▶ _BRIEF_
The full set of records needs to be retyped exactly.

□ □ □ □ □

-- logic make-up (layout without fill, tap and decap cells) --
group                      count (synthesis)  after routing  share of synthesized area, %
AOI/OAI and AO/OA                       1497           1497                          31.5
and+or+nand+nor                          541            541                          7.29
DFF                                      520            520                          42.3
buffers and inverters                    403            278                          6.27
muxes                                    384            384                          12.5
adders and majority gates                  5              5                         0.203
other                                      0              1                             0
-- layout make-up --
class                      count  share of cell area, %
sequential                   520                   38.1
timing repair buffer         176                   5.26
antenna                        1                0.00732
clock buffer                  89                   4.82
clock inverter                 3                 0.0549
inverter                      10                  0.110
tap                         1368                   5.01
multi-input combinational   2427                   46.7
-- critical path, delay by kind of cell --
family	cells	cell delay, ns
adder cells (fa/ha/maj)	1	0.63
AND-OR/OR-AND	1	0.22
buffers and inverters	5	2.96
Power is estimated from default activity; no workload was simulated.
module seg7(input logic [3:0]push_in, input logic blank, input logic test, output logic [6:0] segments);
	always_comb
		if(blank)segments = 7'b111_1111;
		else if(~blank & test)segments = 7'b000_0000;
		else
			case(push_in)
			0:		segments=7'b100_0000;
			1:		segments=7'b111_1001;
			2:		segments=7'b010_0100;
			3:		segments=7'b011_0000;
			4:		segments=7'b001_1001;
			5:		segments=7'b001_0010;
			6:		segments=7'b000_0010;
			7:		segments=7'b111_1000;
			8:		segments=7'b000_0000;
			9:		segments=7'b001_0000;
			10:	segments=7'b000_1000;
			11:	segments=7'b000_0011;
			12:	segments=7'b100_0110;
			13:	segments=7'b010_0001;
			14:	segments=7'b000_0110;
			15:	segments=7'b000_1110;
			endcase
endmodule 

===== flow/constraint.sdc =====
current_design dualseg7

set clk_period 1.6
set clk_io_pct 0.2

create_clock -name clk0 -period $clk_period

set non_clock_inputs [all_inputs -no_clocks]
set_input_delay [expr $clk_period * $clk_io_pct] -clock clk0 $non_clock_inputs
set_output_delay [expr $clk_period * $clk_io_pct] -clock clk0 [all_outputs]

===== flow/config.mk =====
export PLATFORM = sky130hd
export DESIGN_NAME = dualseg7
export DESIGN_NICKNAME = dualseg7
export VERILOG_FILES = /design/flow/design.v
export SDC_FILE = /design/flow/constraint.sdc
export NUM_CORES = 4
export LEC_CHECK = 1
export CORE_AREA = 10 10 70 70
export DIE_AREA = 0 0 80 80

□ □ □ □ □

▶ _ANSWER AREA_
-- logic make-up (layout without fill, tap and decap cells) --
group                      count (synthesis)  after routing  share of synthesized area, %
AOI/OAI and AO/OA                       1497           1497                          31.5
and+or+nand+nor                          541            541                          7.29
DFF                                      520            520                          42.3
buffers and inverters                    403            278                          6.27
muxes                                    384            384                          12.5
adders and majority gates                  5              5                         0.203
other                                      0              1                             0
-- layout make-up --
class                      count  share of cell area, %
sequential                   520                   38.1
timing repair buffer         176                   5.26
antenna                        1                0.00732
clock buffer                  89                   4.82
clock inverter                 3                 0.0549
inverter                      10                  0.110
tap                         1368                   5.01
multi-input combinational   2427                   46.7
-- critical path, delay by kind of cell --
family	cells	cell delay, ns
adder cells (fa/ha/maj)	1	0.63
AND-OR/OR-AND	1	0.22
buffers and inverters	5	2.96
Power is estimated from default activity; no workload was simulated.
module seg7(input logic [3:0]push_in, input logic blank, input logic test, output logic [6:0] segments);
	always_comb
		if(blank)segments = 7'b111_1111;
		else if(~blank & test)segments = 7'b000_0000;
		else
			case(push_in)
			0:		segments=7'b100_0000;
			1:		segments=7'b111_1001;
			2:		segments=7'b010_0100;
			3:		segments=7'b011_0000;
			4:		segments=7'b001_1001;
			5:		segments=7'b001_0010;
			6:		segments=7'b000_0010;
			7:		segments=7'b111_1000;
			8:		segments=7'b000_0000;
			9:		segments=7'b001_0000;
			10:	segments=7'b000_1000;
			11:	segments=7'b000_0011;
			12:	segments=7'b100_0110;
			13:	segments=7'b010_0001;
			14:	segments=7'b000_0110;
			15:	segments=7'b000_1110;
			endcase
endmodule 

===== flow/constraint.sdc =====
current_design dualseg7

set clk_period 1.6
set clk_io_pct 0.2

create_clock -name clk0 -period $clk_period

set non_clock_inputs [all_inputs -no_clocks]
set_input_delay [expr $clk_period * $clk_io_pct] -clock clk0 $non_clock_inputs
set_output_delay [expr $clk_period * $clk_io_pct] -clock clk0 [all_outputs]

===== flow/config.mk =====
export PLATFORM = sky130hd
export DESIGN_NAME = dualseg7
export DESIGN_NICKNAME = dualseg7
export VERILOG_FILES = /design/flow/design.v
export SDC_FILE = /design/flow/constraint.sdc
export NUM_CORES = 4
export LEC_CHECK = 1
export CORE_AREA = 10 10 70 70
export DIE_AREA = 0 0 80 80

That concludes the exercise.